▶ **Provided records**
$ cat config.mk
export PLATFORM = sky130hd
export DESIGN_NAME = mdu_ctrl_flat
export DESIGN_NICKNAME = d
export VERILOG_FILES = /design/src/rtl/mdu_pkg.sv /design/src/rtl/mdu_if.sv /design/src/rtl/div_radix2_core.sv /design/src/rtl/mdu_ctrl.sv /design/src/flat_wrapper.sv
export SDC_FILE = /design/constraint.sdc
export NUM_CORES = 2
export LEC_CHECK = 0
export CAP_MARGIN = 20
export CORE_MARGIN = 2
export CORE_UTILIZATION = 50
export DETAILED_ROUTE_END_ITERATION = 16
export PLACE_DENSITY_LB_ADDON = 0.2
export SYNTH_ARGS = -nofsm -noshare
export SYNTH_HDL_FRONTEND = slang
export SYNTH_SLANG_ARGS = --single-unit
$ cat constraint.sdc
create_clock -name clk -period 11.6 [get_ports clk]
set_clock_uncertainty 0.15 [all_clocks]
set_input_delay 1.74 -clock clk [delete_from_list [all_inputs] [get_ports clk]]
set_output_delay 1.74 -clock clk [all_outputs]
set_load 0.05 [all_outputs]
==> config.mk <==
export PLATFORM = sky130hd
export DESIGN_NAME = multicycle_ctrl
export DESIGN_NICKNAME = d
export VERILOG_FILES = /design/src/rtl/multicycle_ctrl_pkg.sv /design/src/rtl/multicycle_ctrl_mem_wait_counter.sv /design/src/rtl/multicycle_ctrl.sv
export SDC_FILE = /design/constraint.sdc
export NUM_CORES = 1
export LEC_CHECK = 0
export ABC_AREA = 0
export CORE_UTILIZATION = 43
export CTS_CLUSTER_SIZE = 14
export DETAILED_ROUTE_END_ITERATION = 8
export PLACE_DENSITY = 0.79
export SETUP_SLACK_MARGIN = 0.5
export SYNTH_ARGS = -nofsm -noshare
export SYNTH_HDL_FRONTEND = slang
export SYNTH_SLANG_ARGS = --single-unit
==> constraint.sdc <==
create_clock -name clk -period 3 [get_ports clk]
set_input_delay 0.6 -clock clk [delete_from_list [all_inputs] [get_ports clk]]
set_output_delay 0.6 -clock clk [all_outputs]
set_load 0.05 [all_outputs]
File: src/rtl/div_sched.sv
// Divide-ratio run controller: counts system clocks up to a programmable ratio,
// and emits a one-cycle tick plus a divided clock level; periodic or one-shot.
module div_sched #(
  parameter int WIDTH       = 16,
  parameter int DEFAULT_DIV = 1000
) (
  input  logic             clock_i,
  input  logic             reset_i,
  input  logic             cfg_valid_i,
  output logic             cfg_ready_o,
  input  logic [WIDTH-1:0] cfg_div_i,
  input  logic             cfg_oneshot_i,
  input  logic             start_i,
  input  logic             stop_i,
  output logic             busy_o,
  output logic             tick_o,
  output logic             clock_f_o,
  output logic             err_o,
  output logic [7:0]       tick_count_o
);

  typedef enum logic {S_IDLE = 1'b0, S_RUN = 1'b1} state_e;

  state_e           state_q, state_d;
  logic [WIDTH-1:0] div_q, div_d;
  logic [WIDTH-1:0] cnt_q, cnt_d;
  logic             oneshot_q, oneshot_d;
  logic             tick_q, tick_d;
  logic             clock_f_q, clock_f_d;
  logic             err_q, err_d;
  logic [7:0]       tick_count_q, tick_count_d;

  logic xfer, term, running;

  assign xfer    = cfg_valid_i && (state_q == S_IDLE);
  assign term    = (cnt_q == div_q - WIDTH'(1));
  assign running = (state_q == S_RUN) && !stop_i;

  always_ff @(posedge clock_i or negedge reset_i) begin
    if (!reset_i) state_q <= S_IDLE;
    else          state_q <= state_d;
  end

  // A config transfer and a start on the same edge: config wins, start is dropped.
  always_comb begin
    state_d = state_q;
    case (state_q)
      S_IDLE: if (start_i && !xfer) state_d = S_RUN;
      S_RUN:  if (stop_i || (term && oneshot_q)) state_d = S_IDLE;
      default: state_d = S_IDLE;
    endcase
  end

  always_comb begin
    busy_o      = (state_q == S_RUN);
    cfg_ready_o = (state_q == S_IDLE);
  end

  always_comb begin
    div_d        = div_q;
    oneshot_d    = oneshot_q;
    err_d        = err_q;
    cnt_d        = '0;
    tick_d       = 1'b0;
    clock_f_d    = 1'b0;
    tick_count_d = tick_count_q;
    if (xfer) begin
      if (cfg_div_i >= WIDTH'(2)) begin
        div_d     = cfg_div_i;
        oneshot_d = cfg_oneshot_i;
        err_d     = 1'b0;
      end else begin
        err_d = 1'b1;
      end
    end
    if (state_q == S_IDLE && state_d == S_RUN) tick_count_d = '0;
    if (running) begin
      cnt_d  = term ? '0 : cnt_q + WIDTH'(1);
      tick_d = term;
      if (term) tick_count_d = tick_count_q + 8'd1;
    end
    // clock_f follows cnt one cycle late; forced low whenever we land in IDLE
    if (running && state_d == S_RUN) clock_f_d = (cnt_q >= (div_q >> 1));
  end

  always_ff @(posedge clock_i or negedge reset_i) begin
    if (!reset_i) begin
      div_q        <= WIDTH'(DEFAULT_DIV);
      oneshot_q    <= 1'b0;
      cnt_q        <= '0;
      tick_q       <= 1'b0;
      clock_f_q    <= 1'b0;
      err_q        <= 1'b0;
      tick_count_q <= '0;
    end else begin
      div_q        <= div_d;
      oneshot_q    <= oneshot_d;
      cnt_q        <= cnt_d;
      tick_q       <= tick_d;
      clock_f_q    <= clock_f_d;
      err_q        <= err_d;
      tick_count_q <= tick_count_d;
    end
  end

  assign tick_o       = tick_q;
  assign clock_f_o    = clock_f_q;
  assign err_o        = err_q;
  assign tick_count_o = tick_count_q;

endmodule

File: config.mk
export PLATFORM = sky130hd
export DESIGN_NAME = div_sched
export DESIGN_NICKNAME = d
export VERILOG_FILES = /design/src/rtl/div_sched.sv
export SDC_FILE = /design/constraint.sdc
export NUM_CORES = 1
export LEC_CHECK = 0
export CORE_ASPECT_RATIO = 0.9
export CORE_MARGIN = 2
export CORE_UTILIZATION = 30
export DETAILED_ROUTE_END_ITERATION = 6
export PLACE_DENSITY = 0.48
export SETUP_SLACK_MARGIN = 0.1
export SLEW_MARGIN = 20
export SYNTH_ARGS = -nofsm -noshare
export SYNTH_HDL_FRONTEND = slang
export SYNTH_SLANG_ARGS = --single-unit
File: constraint.sdc
create_clock -name clock_i -period 3.2 [get_ports clock_i]
set_input_delay 0.64 -clock clock_i [delete_from_list [all_inputs] [get_ports clock_i]]
set_output_delay 0.64 -clock clock_i [all_outputs]
set_load 0.05 [all_outputs]
Yosys cells after proc, flatten, opt, wreduce, memory -nomap -nowiden

Index checks and enable logic that the tools add are counted.

Add/subtract/negate cells: 3
Bitwise logic cells: 1
Multiplexer cells: 11
$lt $le $gt $ge: 2
Equal/unequal tests: 1
Reductions and logical operators: 10

Operator list:

| operator              | number |
|---|---|
| $mux 16               | 2 |
| $mux 8                | 3 |
| $add 16x1->16 const B | 1 |
| $eq 16x16->1          | 1 |
| $ge 16x15->1          | 1 |
| $ge 16x2->1 const B   | 1 |
| $sub 16x1->16 const B | 1 |
| $add 8x1->8 const B   | 1 |
| $logic_and 1x1->1     | 6 |
| $mux 1                | 5 |
| $logic_not 1->1       | 2 |
| $pmux 1 s2            | 1 |
| $reduce_and 2->1      | 1 |
| $logic_or 1x1->1      | 1 |
| $not 1->1             | 1 |

Bits of input ports: 22
Output and inout bits: 13
Flip-flop bits (word level): 45
Word-level logic and storage cells: 36

Longest topological paths before layout

Word-level depth: 10
Mapped depth: 10
Mapped depth without buffers: 9

Least setup slack after synthesis

No wires, ideal clock.

Path kind: reg2reg
Start: register div_q[1]
End: register tick_count_q[5] (netlist: tick_count_o[5])
Arrival: 2846 ps
Cell stages (with the launch flop): 9
Data required time: 3080 ps
Slack: 235 ps
Library setup time: 120 ps
Path buffers: 1
Period minus slack after synthesis: 2965 ps
Cell sequence: dfrtp_1 -> or4_1 -> buf_2 -> or3_1 -> a2111oi_2 -> nand4_1 -> nor4b_4 -> nand3_4 -> a31o_1

Cells in the longest elaborated chain, start to end: 10

RTL lines:

| item                      | RTL line | text |
|---|---|---|
| start, declared           | 25       | `logic [WIDTH-1:0] div_q, div_d;` |
| start signal, assigned    | 88       | `div_q <= WIDTH'(DEFAULT_DIV);` |
| start signal, assigned    | 96       | `div_q <= div_d;` |
| $sub 16x1->16 (*)         | 36       | `assign term = (cnt_q == div_q - WIDTH'(1));` |
| $eq 16x16->1 (*)          | 36       |  |
| $logic_and 1x1->1         | 49       | `S_RUN: if (stop_i \|\| (term && oneshot_q)) state_d = S_IDLE;` |
| $logic_or 1x1->1          | 49       |  |
| $mux 1                    | 49       |  |
| $pmux 1 s2                | 47       | `case (state_q)` |
| $logic_and 1x1->1         | 76       | `if (state_q == S_IDLE && state_d == S_RUN) tick_count_d = '0;` |
| $mux 8                    | 76       |  |
| $mux 8                    | 80       | `if (term) tick_count_d = tick_count_q + 8'd1;` |
| $mux 8 (*)                | 77       | `if (running) begin` |
| named net tick_count_d[5] | 31       | `logic [7:0] tick_count_q, tick_count_d;` |
| end signal, assigned      | 102      | `tick_count_q <= tick_count_d;` |
| end, declared             | 31       |  |

Mark *: on every way through the listed nets, which the timed path passes. The rest lies on a longest branch.
A chain may end at the register's enable or synchronous reset.

Final worst setup path

Start: register div_q[1]
End: register tick_count_q[6] (netlist: tick_count_o[6])

Same word-level chain as after synthesis.

==> metrics.txt <==
root buffer cell clkbuf_8; Routed WL 7147 um; area leader, netlist dfrtp_1; first-pass GRT wire length 11830 um; sequential share of the synthesized area 39.19%; Max Slew Vio Count 0; worst-skew pair later-pin latency 0.30 ns; Hold Crit Class in -> async; EDFF count, synth 0; # port buffers 34; register area between 1000 and 1500 um^2; Pwr Density 420.1 nW/um^2; Residual DRC 0; syn avg cell area 9.154 um^2; Syn Nets 356; Max FO, Critical Path 9; Most used DFF post-synth dfrtp_1; Critical Path Start div_q[1]; vias post-DR 2377; Layout fillers 950; Initial Util between 30% and 40%; number of buffers created by CTS 5; Clock power frac 30.9%; CP endpoint kind flop; Total GRT Usage 14.34%; TNS Setup 0 ns; Crit Path Class reg -> reg; ys async rst share 100.0%; Sw Share between 30% and 40%; I/O pin count 35; chip width 107.5 um; CTS Buffer Depth 2; area of the multi-input gates 1652 um^2; Die ar. 10450 um^2; leakage 1.544 nW; Switch Pwr 0.0004617 W; post-CTS setup buffer count 0; fin worst setup slack 0.2595 ns; Synth Warn # 0; clk sinks 45; worst r2r src div_q[1]; worst slew pin tran 0.5792 ns; post-synthesis register bit count 45; Comb pwr share 23.6%; RD Place Congestion 0.7952; Die Span Y 97.16 um; Worst R2R End tick_count_o[6]; clk_skew 0.01050 ns; Peak VDD IR 0.0001957 V; RSZ-0062 raised after global routing false; Worst-path clk slew approximately 0.09 ns; CTS Hold Bufs 0; dpl ws about 0.24 ns; row count 33; Final period util between 90% and 100%; grt ovf 0; placed inst area 3383 um^2; status completed; DRT iter0 DRCs 102; initial antenna violation count 0; worst r2r path cells 8; Hold Vio Cnt, Final 0; Slew HR between 60% and 70%; post-synth cell types slightly below 50; layout cells sized above 1 8.732%; Reg power frac 45.5%; min Tclk post-route 2.940 ns; top cells by area, synth dfrtp_1, ha_1, dfstp_2; vias in the first global route 2310; internal power 0.001023 W; P&R area growth vs syn 22.19%; most frequent cells in the layout dfrtp_1, nand2_1, clkdlybuf4s50_1; H-Tree Level Count 2; end of the critical path tick_count_o[6]; commonest non-fill, non-tap cell in the layout dfrtp_1; Routed Antenna Nets 0; # setup viols final 0; TritonCTS clock tree built; type of origin of the critical path flop; antenna cells 0; Syn Inst Count 316; Crit path arrival time 3.13 ns; mapped cell area 2893 um^2; Final HPWL DP 5448 um; Nets 394; DR WL/cell about 15 um; Non-Filler Cell Area, Final 3535 um^2; Worst Path Required 3.39 ns; Tot Pwr between 0.001 and 0.0015 W; fmax 340.1 MHz; Finished Core Util 38.22%; 1st-pass router iterations 4; number of max-cap violations 0; Core ar. 9249 um^2; pin count of the biggest net entering global routing 43; area share of the largest cell type after synthesis between 30% and 40%; R2R Setup Slk 0.26 ns; Vias/cell 4.983; post_cts resized 0
## logic make-up after synthesis
kind of cell | synth area share (%)
muxes | 2.465
buffers and inverters | 4.715
xor gates and xnor gates | 9.689
and+or+nand+nor | 23.36
adders and majority gates | 7.786
DFF | 39.19
AOI/OAI and AO/OA | 12.80
## power by group through the flow
stage | registers, W | clock network, W | logic (W)
finish | 0.000676 | 0.000459 | 0.000351
global route | 0.000684 | 0.000496 | 0.000396
CTS | 0.000675 | 0.000473 | 0.000346
detailed placement | 0.000685 | 0 | 0.000345
global placement | 0.000685 | 0 | 0.000341
floorplan | 0.000677 | 0 | 0.000227
## critical path: stages (launching register included)
cell,delay [ns]
dfrtp_1,0.44
or4_1,0.55
or3_1,0.41
a2111oi_4,0.34
nand4_1,0.18
nor4b_4,0.33
buf_6,0.19
nand3_4,0.12
a31o_1,0.27
## worst min path at each step
stage,end,slack [ns]
2_1_floorplan,busy_o,0.34
3_3_place_gp,err_o,0.48
3_5_place_dp,err_o,0.50
4_1_cts,err_o,0.52
5_1_grt,div_q[0],0.36
6_report,div_q[4],0.32
## registers in the layout, indices dropped and copies added, names as in the netlist
register / count
tick_count_o: 8
div_q: 16
err_o: 1
tick_o: 1
busy_o: 1
oneshot_q: 1
cnt_q: 16
clock_f_o: 1
## cell usage after synthesis, drive strengths merged (4+ instances only)
cell and count:
xnor2 17, nand3 8, o21ai 21, a21oi 6
and2 4, nor3 4, clkbuf 7, nand4 10
nor2 31, nor4 7, inv 23, dfstp 6
dfrtp 39, mux2i 6, and3 10, ha 18
xor2 15, nor2b 6, a31o 4, nand2 33
## final cells by class
type,count,share of cell area [%]
Timing Repair Buffer,41,11.15
Inverter,23,2.442
Tap cell,122,4.319
Clock inverter,1,0.8496
Clock buffer,7,2.442
Sequential cell,45,32.07
Multi-Input combinational cell,238,46.73
## layer usage
metal | global-route usage (%) | up-vias | share of wire [%]
li1 | - | 1187 | -
met1 | 22.22 | 1135 | 52
met2 | 20.37 | 50 | 42
met3 | 3.152 | 5 | 5.4
met4 | 2.663 | 0 | 0.66
met5 | 0 | - | 0
## metrics by stage
stage,std cells,hold slack (ns)
2_1_floorplan,316,0.3444
3_3_place_gp,469,0.4831
3_5_place_dp,469,0.4995
4_1_cts,477,0.5199
5_1_grt,477,0.3608
6_report,477,0.3201
Power figures use the tool's default switching activity.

▶ **Work item**
Each line from the one with "Clock buffer,7,2.442" through the last line of the records above must be retyped exactly, and no other line may be given.

▶ **Exercise result**
Clock buffer,7,2.442
Sequential cell,45,32.07
Multi-Input combinational cell,238,46.73
## layer usage
metal | global-route usage (%) | up-vias | share of wire [%]
li1 | - | 1187 | -
met1 | 22.22 | 1135 | 52
met2 | 20.37 | 50 | 42
met3 | 3.152 | 5 | 5.4
met4 | 2.663 | 0 | 0.66
met5 | 0 | - | 0
## metrics by stage
stage,std cells,hold slack (ns)
2_1_floorplan,316,0.3444
3_3_place_gp,469,0.4831
3_5_place_dp,469,0.4995
4_1_cts,477,0.5199
5_1_grt,477,0.3608
6_report,477,0.3201
Power figures use the tool's default switching activity.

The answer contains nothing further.